In this population, the kappa value was consistently low for all comparisons, indicating a poor level of agreement overall. Notably, most patients with TBSRTC categories of IV to VI did not undergo a second FNA unless otherwise desired by the patient; for this reason, only 19 such cases had a repeat FNA, and in more than 50% of cases, their final pathology report showed a malignant neoplasm. Also, patients with Bethesda II FNA only had a repeat FNA when a high clinical suspicion existed or ultrasound changes were reported during the follow up. Table 2 shows the final pathology results when an FNA was repeated for TBSRTC categories I to III.
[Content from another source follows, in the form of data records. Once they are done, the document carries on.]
**src/rtl/calc_pkg.sv**
```systemverilog
// Shared definitions for the 4-bit calculator: controller state codes,
// function codes and the result/display mux encodings used by the datapath.
package calc_pkg;

    typedef enum logic [3:0] {
        S_IDLE = 4'd0,
        S_LOAD = 4'd1,
        S_CALC = 4'd2,
        S_MUL  = 4'd3,
        S_DIV  = 4'd4,
        S_DONE = 4'd5,
        S_ERR  = 4'd6
    } state_t;

    localparam logic [2:0] F_MUL = 3'd4;
    localparam logic [2:0] F_DIV = 3'd5;

    localparam logic       SEL_H_PROD_HI = 1'b0;
    localparam logic       SEL_H_REM     = 1'b1;

    localparam logic [1:0] SEL_L_ZERO    = 2'b00;
    localparam logic [1:0] SEL_L_CALC    = 2'b01;
    localparam logic [1:0] SEL_L_PROD_LO = 2'b10;
    localparam logic [1:0] SEL_L_QUOT    = 2'b11;

    localparam logic [1:0] SEL_OUT_ZERO   = 2'b00;
    localparam logic [1:0] SEL_OUT_RESULT = 2'b01;
    localparam logic [1:0] SEL_OUT_X      = 2'b10;
    localparam logic [1:0] SEL_OUT_Y      = 2'b11;

    // Codes 0..5 select a real operation; 6 and 7 are rejected.
    function automatic logic f_valid(input logic [2:0] fc);
        return (fc <= F_DIV);
    endfunction

endpackage

```
**src/rtl/calc_timeout.sv**
```systemverilog
// Wait-cycle counter for the datapath handshakes. It is held at zero while
// clr is high, counts while en is high, and flags the last allowed cycle.
module calc_timeout #(
    parameter int TIMEOUT = 32
) (
    input  logic clk,
    input  logic rst_n,
    input  logic clr,
    input  logic en,
    output logic expired
);

    localparam int CW = (TIMEOUT > 1) ? $clog2(TIMEOUT) : 1;
    localparam logic [CW-1:0] LAST = CW'(TIMEOUT - 1);

    logic [CW-1:0] count_r;

    // Count waiting cycles; saturate at the last value so it never wraps.
    always_ff @(posedge clk or negedge rst_n) begin
        if (!rst_n) begin
            count_r <= '0;
        end else if (clr) begin
            count_r <= '0;
        end else if (en && (count_r != LAST)) begin
            count_r <= count_r + CW'(1);
        end else begin
            count_r <= count_r;
        end
    end

    assign expired = en && (count_r == LAST);

endmodule

```
**src/rtl/calc_cu.sv**
```systemverilog
// Calculator control unit: latches the function on a go edge, loads the
// operands, dispatches to the small-calc unit, multiplier or divider, captures
// the result and selects the display source. Unit completion is bounded by a
// timeout that diverts to ERR.
module calc_cu
    import calc_pkg::*;
#(
    parameter int TIMEOUT = 32
) (
    input  logic       clk,
    input  logic       reset,
    input  logic       go,
    input  logic [2:0] f,
    input  logic       Done_Calc_dp,
    input  logic       Done_DIV_dp,
    output logic       EN_F,
    output logic       EN_X,
    output logic       EN_Y,
    output logic       Go_Calc,
    output logic       Go_DIV,
    output logic [1:0] Op_Calc,
    output logic       Sel_H,
    output logic [1:0] Sel_L,
    output logic       En_Out_H,
    output logic       En_Out_L,
    output logic [1:0] Sel_out,
    output logic       done,
    output logic       err,
    output logic [3:0] cs
);

    state_t     state_r;
    state_t     state_nxt_s;
    logic [2:0] op_r;
    logic       go_d_r;
    logic       armed_r;
    logic       start_s;
    logic       waiting_s;
    logic       expired_s;

    // armed_r keeps the first cycle after reset release quiet even if go is
    // already high, so a level held across reset never counts as an edge.
    assign start_s   = go & ~go_d_r & armed_r;
    assign waiting_s = (state_r == S_CALC) || (state_r == S_DIV);
    assign cs        = state_r;

    // Go edge detector and post-reset arming.
    always_ff @(posedge clk or negedge reset) begin
        if (!reset) begin
            go_d_r  <= 1'b0;
            armed_r <= 1'b0;
        end else begin
            go_d_r  <= go;
            armed_r <= 1'b1;
        end
    end

    // Function register, written only when a new operation is accepted.
    always_ff @(posedge clk or negedge reset) begin
        if (!reset) begin
            op_r <= 3'd0;
        end else if (EN_F) begin
            op_r <= f;
        end else begin
            op_r <= op_r;
        end
    end

    // Controller state register.
    always_ff @(posedge clk or negedge reset) begin
        if (!reset) begin
            state_r <= S_IDLE;
        end else begin
            state_r <= state_nxt_s;
        end
    end

    // Counter is cleared outside the wait states, so it restarts on each entry.
    calc_timeout #(.TIMEOUT(TIMEOUT)) u_timeout (
        .clk     (clk),
        .rst_n   (reset),
        .clr     (~waiting_s),
        .en      (waiting_s),
        .expired (expired_s)
    );

    // Next-state and control-strobe decode; result enables are Mealy on done.
    always_comb begin
        state_nxt_s = state_r;
        EN_F        = 1'b0;
        EN_X        = 1'b0;
        EN_Y        = 1'b0;
        Go_Calc     = 1'b0;
        Go_DIV      = 1'b0;
        Op_Calc     = 2'b00;
        Sel_H       = SEL_H_PROD_HI;
        Sel_L       = SEL_L_ZERO;
        En_Out_H    = 1'b0;
        En_Out_L    = 1'b0;
        Sel_out     = SEL_OUT_ZERO;
        done        = 1'b0;
        err         = 1'b0;
        case (state_r)
            S_IDLE, S_DONE, S_ERR: begin
                done    = (state_r == S_DONE);
                err     = (state_r == S_ERR);
                Sel_out = (state_r == S_DONE) ? SEL_OUT_RESULT : SEL_OUT_ZERO;
                if (start_s) begin
                    EN_F        = 1'b1;
                    state_nxt_s = f_valid(f) ? S_LOAD : S_ERR;
                end else begin
                    state_nxt_s = state_r;
                end
            end
            S_LOAD: begin
                EN_X = 1'b1;
                EN_Y = 1'b1;
                if (op_r == F_MUL) begin
                    state_nxt_s = S_MUL;
                end else if (op_r == F_DIV) begin
                    state_nxt_s = S_DIV;
                end else begin
                    state_nxt_s = S_CALC;
                end
            end
            S_CALC: begin
                Go_Calc = 1'b1;
                Op_Calc = op_r[1:0];
                Sel_L   = SEL_L_CALC;
                if (Done_Calc_dp) begin
                    En_Out_L    = 1'b1;
                    state_nxt_s = S_DONE;
                end else if (expired_s) begin
                    state_nxt_s = S_ERR;
                end else begin
                    state_nxt_s = S_CALC;
                end
            end
            S_MUL: begin
                Sel_H       = SEL_H_PROD_HI;
                Sel_L       = SEL_L_PROD_LO;
                En_Out_H    = 1'b1;
                En_Out_L    = 1'b1;
                state_nxt_s = S_DONE;
            end
            S_DIV: begin
                Go_DIV = 1'b1;
                Sel_H  = SEL_H_REM;
                Sel_L  = SEL_L_QUOT;
                if (Done_DIV_dp) begin
                    En_Out_H    = 1'b1;
                    En_Out_L    = 1'b1;
                    state_nxt_s = S_DONE;
                end else if (expired_s) begin
                    state_nxt_s = S_ERR;
                end else begin
                    state_nxt_s = S_DIV;
                end
            end
            default: begin
                state_nxt_s = S_IDLE;
            end
        endcase
    end

endmodule

```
| 1st FNA | 2nd FNA | Final pathology | Total N (%) | ||
|---|---|---|---|---|---|
| Malignant N (%) | Benign N (%) | microPTC N (%) | |||
| I | I | 7 (100.0) | 0 (0.0) | 0 (0.0) | 7 (100.0) |
| II | 9 (64.3) | 2 (14.3) | 3 (21.4) | 14 (100.0) | |
| III | 4 (36.4) | 1 (9.1) | 6 (54.5) | 11 (100.0) | |
| IV | 0 (0.0) | 0 (0.0) | 0 (0.0) | 0 | |
| V | 0 (0.0) | 0 (0.0) | 1 (100.0) | 1 (100.0) | |
| VI | 0 (0.0) | 2 (100.0) | 0 (0.0) | 2 (100.0) | |
| Total | 20 (57.1) | 5 (14.3) | 10 (28.6) | 35 (100.0) | |
| II | I | 4 (50.0) | 2 (25.0) | 2 (25.0) | 8 (100.0) |
| II | 58 (71.6) | 12 (14.8) | 11 (13.6) | 81 (100.0) | |
| III | 22 (66.7) | 5 (15.2) | 6 (18.2) | 33 (100.0) | |
| IV | 4 (66.7) | 1 (16.7) | 1 (16.7) | 6 (100.0) | |
| V | 2 (66.7) | 1 (33.3) | 0 (0.0) | 3 (100.0) | |
| VI | 0 (0.0) | 6 (100.0) | 0 (0.0) | 6 (100.0) | |
| Total | 90 (65.7) | 27 (19.7) | 20 (14.6) | 137 (100.0) | |
| III | I | 1 (100.0) | 0 (0.0) | 0 ((0.0) | 1 (100.0) |
| II | 4 (50.0) | 2 (25.0) | 2 (25.0) | 8 (100.0) | |
| III | 4 (57.1) | 1 (14.3) | 2 (28.6) | 7 (100.0) | |
| IV | 1 (20.0) | 2 (40.0) | 2 (40.0) | 5 (100.0) | |
| V | 1 (33.3) | 1 (33.3) | 1 (33.3) | 3 (100.0) | |
| VI | 0 (0.0) | 3 (75.0) | 1 (25.0) | 4 (100.0) | |
| Total | 11 (39.3) | 9 (32.1) | 8 (28.6) | 28 (100.0) | |
The size of the malignant nodules as noted in the final pathology report was also evaluated, as well as its effect on FNA interpretation. Nodules >1.5 cm in size with FNA results of intermediate and high-grade TBSRTC categories were more likely associated with a malignant final pathology than nodules <1.5 cm in size (>47% vs. <23%, respectively) (Table 3). In fact, tumors <1.5 cm in size for any TBSRTC category were commonly found to be incidental microcarcinomas. Since most clinicians treat microcarcinomas as low-risk entities because of their relatively slow growth rates, these nodules were classified as neither benign nor malignant in this study and are reported as separate entities.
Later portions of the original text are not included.